* TASK INSTRUCTIONS: Read the data, and whenever a line holds the word "inverters", report that line.

* INFORMATION SHOWN:
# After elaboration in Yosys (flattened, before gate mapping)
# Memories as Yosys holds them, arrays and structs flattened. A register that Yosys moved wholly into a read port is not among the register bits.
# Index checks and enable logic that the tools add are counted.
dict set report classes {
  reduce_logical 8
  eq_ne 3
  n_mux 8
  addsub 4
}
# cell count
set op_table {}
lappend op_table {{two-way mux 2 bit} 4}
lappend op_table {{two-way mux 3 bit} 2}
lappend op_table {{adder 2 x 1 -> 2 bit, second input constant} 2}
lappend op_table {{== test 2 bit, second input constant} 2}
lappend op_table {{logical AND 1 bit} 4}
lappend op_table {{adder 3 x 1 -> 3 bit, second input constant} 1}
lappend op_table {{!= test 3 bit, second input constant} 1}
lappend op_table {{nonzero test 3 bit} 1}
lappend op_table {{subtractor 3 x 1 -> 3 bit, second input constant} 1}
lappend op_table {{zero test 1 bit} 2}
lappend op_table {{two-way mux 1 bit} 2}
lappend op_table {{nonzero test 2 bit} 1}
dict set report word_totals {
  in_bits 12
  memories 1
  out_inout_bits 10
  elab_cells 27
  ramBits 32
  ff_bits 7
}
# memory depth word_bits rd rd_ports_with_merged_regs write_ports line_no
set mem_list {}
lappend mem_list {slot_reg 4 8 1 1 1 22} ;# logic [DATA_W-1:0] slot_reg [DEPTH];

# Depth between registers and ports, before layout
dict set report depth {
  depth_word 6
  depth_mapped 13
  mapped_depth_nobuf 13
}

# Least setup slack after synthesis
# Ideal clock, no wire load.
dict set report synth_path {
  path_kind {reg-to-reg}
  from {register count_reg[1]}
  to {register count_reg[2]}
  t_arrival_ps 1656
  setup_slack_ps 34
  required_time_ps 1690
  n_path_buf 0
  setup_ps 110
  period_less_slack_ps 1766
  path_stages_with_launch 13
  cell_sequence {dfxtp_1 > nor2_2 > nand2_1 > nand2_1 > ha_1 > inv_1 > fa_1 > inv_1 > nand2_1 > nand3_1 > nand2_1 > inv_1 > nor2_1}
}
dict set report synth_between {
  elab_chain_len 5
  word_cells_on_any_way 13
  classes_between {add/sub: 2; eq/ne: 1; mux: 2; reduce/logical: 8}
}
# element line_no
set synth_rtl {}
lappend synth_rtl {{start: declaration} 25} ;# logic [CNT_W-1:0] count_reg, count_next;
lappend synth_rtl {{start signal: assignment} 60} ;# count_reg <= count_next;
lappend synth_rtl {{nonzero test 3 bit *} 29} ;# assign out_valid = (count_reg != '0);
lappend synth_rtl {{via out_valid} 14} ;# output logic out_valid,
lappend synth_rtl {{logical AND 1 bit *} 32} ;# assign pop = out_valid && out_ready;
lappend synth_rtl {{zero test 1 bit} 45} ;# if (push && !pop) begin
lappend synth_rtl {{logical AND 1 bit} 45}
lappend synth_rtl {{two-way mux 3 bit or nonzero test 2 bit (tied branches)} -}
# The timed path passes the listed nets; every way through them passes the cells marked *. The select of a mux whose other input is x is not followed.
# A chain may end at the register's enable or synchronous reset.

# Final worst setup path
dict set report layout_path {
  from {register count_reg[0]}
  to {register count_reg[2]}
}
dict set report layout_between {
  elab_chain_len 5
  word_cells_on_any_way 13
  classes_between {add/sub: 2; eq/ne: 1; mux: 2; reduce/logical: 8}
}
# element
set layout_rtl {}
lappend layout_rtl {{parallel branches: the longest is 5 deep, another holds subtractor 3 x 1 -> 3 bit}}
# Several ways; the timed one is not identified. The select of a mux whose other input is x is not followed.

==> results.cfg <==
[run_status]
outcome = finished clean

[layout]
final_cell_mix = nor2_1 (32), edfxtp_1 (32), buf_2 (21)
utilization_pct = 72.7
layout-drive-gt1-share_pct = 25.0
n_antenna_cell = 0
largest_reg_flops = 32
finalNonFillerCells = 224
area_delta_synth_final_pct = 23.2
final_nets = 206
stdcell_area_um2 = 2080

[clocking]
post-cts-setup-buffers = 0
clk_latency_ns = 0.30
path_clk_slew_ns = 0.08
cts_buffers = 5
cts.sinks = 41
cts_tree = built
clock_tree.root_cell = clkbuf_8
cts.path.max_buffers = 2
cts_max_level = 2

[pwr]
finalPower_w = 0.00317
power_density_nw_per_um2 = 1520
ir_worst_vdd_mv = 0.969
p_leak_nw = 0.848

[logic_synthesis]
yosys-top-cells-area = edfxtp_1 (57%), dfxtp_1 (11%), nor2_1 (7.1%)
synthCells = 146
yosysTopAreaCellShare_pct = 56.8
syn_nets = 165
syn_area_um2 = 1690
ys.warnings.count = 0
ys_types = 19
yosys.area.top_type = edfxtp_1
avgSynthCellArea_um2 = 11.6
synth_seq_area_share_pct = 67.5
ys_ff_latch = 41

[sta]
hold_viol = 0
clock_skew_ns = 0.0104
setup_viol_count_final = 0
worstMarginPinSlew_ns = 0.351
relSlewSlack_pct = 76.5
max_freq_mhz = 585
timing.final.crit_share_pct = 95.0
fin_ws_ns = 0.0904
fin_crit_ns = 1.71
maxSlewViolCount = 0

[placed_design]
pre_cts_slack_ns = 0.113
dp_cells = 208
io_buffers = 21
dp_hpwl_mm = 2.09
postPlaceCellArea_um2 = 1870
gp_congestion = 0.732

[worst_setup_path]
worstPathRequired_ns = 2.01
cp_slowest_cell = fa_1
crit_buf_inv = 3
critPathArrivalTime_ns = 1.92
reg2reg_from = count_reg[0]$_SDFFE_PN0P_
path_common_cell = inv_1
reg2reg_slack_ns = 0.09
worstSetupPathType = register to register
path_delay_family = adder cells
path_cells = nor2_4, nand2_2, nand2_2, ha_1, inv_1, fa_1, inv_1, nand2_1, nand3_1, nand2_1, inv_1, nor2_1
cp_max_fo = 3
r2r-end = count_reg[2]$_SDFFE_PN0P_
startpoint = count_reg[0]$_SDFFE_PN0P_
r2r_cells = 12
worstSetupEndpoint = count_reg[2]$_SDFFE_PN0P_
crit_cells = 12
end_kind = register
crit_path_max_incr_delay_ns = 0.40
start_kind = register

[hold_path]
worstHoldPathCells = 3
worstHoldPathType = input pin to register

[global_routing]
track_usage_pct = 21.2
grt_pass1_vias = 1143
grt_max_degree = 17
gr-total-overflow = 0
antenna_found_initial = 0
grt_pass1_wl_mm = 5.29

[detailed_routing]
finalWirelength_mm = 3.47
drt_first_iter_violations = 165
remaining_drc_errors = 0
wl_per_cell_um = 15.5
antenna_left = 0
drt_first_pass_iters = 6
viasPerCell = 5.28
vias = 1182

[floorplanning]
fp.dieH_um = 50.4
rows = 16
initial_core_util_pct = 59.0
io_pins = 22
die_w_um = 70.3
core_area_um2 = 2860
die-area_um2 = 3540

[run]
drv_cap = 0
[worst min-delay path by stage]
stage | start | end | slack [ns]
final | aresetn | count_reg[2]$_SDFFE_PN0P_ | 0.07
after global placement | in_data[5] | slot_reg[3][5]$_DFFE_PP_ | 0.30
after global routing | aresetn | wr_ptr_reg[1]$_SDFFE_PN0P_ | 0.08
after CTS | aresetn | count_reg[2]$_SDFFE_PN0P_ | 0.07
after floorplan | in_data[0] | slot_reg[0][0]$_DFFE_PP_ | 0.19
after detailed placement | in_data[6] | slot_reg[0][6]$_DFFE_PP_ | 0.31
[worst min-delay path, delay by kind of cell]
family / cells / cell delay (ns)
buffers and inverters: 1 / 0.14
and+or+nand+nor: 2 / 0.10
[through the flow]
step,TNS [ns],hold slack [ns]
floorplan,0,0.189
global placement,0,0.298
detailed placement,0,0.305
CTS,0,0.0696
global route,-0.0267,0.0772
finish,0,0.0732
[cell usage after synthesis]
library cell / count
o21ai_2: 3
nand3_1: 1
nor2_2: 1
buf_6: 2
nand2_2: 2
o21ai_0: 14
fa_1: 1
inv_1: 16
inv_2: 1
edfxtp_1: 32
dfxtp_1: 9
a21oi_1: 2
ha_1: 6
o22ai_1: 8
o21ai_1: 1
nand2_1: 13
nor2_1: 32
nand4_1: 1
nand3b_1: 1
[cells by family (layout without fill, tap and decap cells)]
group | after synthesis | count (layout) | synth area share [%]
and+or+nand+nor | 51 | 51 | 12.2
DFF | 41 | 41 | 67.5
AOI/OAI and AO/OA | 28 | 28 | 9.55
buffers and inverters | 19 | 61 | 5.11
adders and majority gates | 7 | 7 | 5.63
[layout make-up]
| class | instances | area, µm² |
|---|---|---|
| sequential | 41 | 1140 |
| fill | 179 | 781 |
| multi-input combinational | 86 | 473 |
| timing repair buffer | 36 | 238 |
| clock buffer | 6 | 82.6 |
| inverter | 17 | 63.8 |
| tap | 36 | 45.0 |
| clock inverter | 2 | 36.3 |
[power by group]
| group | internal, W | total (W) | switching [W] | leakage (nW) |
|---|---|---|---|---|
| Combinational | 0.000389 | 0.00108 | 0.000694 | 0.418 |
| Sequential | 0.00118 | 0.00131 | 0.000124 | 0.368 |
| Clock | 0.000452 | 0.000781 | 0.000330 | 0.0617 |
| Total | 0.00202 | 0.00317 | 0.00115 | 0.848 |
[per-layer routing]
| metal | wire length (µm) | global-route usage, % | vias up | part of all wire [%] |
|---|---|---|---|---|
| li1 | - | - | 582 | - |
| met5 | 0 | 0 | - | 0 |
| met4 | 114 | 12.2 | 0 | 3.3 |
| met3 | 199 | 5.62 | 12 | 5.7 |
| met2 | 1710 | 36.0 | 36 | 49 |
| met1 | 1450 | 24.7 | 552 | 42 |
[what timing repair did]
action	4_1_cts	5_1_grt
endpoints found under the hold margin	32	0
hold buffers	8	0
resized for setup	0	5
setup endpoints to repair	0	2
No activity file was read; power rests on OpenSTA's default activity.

--

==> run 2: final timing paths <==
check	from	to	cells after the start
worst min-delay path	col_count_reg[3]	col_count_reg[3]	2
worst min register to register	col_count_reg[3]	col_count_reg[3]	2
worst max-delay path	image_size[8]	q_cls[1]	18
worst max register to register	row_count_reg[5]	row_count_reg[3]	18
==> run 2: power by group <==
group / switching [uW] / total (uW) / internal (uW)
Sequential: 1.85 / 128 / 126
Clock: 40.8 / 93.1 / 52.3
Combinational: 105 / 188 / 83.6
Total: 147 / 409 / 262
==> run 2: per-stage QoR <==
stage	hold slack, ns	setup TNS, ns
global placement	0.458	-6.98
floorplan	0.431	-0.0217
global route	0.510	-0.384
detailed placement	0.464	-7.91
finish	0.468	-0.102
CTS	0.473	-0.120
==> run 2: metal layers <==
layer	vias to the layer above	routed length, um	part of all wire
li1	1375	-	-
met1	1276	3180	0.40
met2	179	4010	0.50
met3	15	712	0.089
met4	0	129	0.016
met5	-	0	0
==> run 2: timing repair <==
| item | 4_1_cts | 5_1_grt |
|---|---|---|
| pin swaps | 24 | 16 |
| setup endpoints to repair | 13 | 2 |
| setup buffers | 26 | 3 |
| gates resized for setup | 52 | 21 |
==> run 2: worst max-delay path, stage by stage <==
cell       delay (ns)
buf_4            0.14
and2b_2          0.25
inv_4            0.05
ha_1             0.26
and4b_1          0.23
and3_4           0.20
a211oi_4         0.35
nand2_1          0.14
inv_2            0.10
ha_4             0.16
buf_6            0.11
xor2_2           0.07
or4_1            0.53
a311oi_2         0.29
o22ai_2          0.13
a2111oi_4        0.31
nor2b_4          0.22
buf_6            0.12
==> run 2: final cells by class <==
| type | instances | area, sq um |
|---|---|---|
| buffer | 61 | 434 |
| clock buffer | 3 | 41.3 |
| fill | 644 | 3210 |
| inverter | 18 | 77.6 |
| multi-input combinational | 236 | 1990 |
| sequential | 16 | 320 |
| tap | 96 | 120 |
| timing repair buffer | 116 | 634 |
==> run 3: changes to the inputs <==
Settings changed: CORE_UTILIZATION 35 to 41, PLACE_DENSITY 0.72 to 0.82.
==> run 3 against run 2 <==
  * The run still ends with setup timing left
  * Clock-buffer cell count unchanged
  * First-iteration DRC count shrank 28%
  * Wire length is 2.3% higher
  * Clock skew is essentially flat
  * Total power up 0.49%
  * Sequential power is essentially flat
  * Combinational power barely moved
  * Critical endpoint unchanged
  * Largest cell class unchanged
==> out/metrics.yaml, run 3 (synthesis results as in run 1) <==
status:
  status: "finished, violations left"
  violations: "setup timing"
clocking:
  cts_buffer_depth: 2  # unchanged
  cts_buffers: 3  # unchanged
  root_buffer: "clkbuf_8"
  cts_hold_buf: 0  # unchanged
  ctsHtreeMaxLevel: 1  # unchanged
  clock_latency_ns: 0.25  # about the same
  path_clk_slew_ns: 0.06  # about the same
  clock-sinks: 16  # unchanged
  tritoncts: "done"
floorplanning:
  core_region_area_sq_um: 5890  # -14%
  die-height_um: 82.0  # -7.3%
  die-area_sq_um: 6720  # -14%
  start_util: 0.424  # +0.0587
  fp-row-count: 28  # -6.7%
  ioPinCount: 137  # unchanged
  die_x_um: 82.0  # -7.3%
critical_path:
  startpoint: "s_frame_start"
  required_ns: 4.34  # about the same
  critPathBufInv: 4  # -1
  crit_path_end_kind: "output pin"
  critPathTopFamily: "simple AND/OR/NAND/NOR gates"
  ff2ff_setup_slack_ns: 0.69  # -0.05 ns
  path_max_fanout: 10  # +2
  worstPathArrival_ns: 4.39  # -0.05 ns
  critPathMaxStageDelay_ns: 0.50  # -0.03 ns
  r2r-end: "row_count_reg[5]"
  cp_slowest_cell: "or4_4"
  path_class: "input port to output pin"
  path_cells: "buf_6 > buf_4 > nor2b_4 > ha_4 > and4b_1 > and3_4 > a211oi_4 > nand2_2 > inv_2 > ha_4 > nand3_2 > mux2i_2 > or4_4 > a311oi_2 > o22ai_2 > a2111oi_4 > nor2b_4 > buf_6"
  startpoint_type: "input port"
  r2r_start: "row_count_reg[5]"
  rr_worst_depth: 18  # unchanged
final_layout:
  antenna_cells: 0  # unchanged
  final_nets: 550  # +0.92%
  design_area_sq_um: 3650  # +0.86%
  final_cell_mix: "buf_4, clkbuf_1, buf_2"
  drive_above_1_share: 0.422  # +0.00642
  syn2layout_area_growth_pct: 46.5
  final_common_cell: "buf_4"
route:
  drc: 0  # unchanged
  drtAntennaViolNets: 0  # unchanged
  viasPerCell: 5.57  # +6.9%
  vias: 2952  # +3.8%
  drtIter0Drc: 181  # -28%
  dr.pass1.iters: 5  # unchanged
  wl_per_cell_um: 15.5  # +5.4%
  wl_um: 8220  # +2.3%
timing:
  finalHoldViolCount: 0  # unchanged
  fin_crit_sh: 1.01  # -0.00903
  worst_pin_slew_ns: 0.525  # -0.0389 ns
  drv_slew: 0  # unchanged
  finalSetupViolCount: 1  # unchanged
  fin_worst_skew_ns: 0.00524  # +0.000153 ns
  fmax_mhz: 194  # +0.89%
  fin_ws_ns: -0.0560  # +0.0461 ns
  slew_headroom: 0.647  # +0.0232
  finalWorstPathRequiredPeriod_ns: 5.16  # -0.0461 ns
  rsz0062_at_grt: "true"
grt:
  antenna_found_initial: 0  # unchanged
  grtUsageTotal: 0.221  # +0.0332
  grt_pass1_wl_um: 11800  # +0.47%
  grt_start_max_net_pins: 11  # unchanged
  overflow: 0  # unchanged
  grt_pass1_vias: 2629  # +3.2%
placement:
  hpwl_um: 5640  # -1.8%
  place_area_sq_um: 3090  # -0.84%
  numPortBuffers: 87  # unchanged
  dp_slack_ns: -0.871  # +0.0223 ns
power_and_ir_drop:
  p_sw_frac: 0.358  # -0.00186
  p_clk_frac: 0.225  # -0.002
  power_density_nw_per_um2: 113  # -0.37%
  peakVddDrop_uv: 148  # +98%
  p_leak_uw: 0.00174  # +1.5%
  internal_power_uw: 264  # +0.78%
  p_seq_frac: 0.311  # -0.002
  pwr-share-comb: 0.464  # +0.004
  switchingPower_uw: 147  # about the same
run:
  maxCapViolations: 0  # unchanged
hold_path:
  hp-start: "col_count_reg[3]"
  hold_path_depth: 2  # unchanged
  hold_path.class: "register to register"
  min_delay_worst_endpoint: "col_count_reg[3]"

* OUTPUT:
buffers and inverters: 1 / 0.14
buffers and inverters | 19 | 61 | 5.11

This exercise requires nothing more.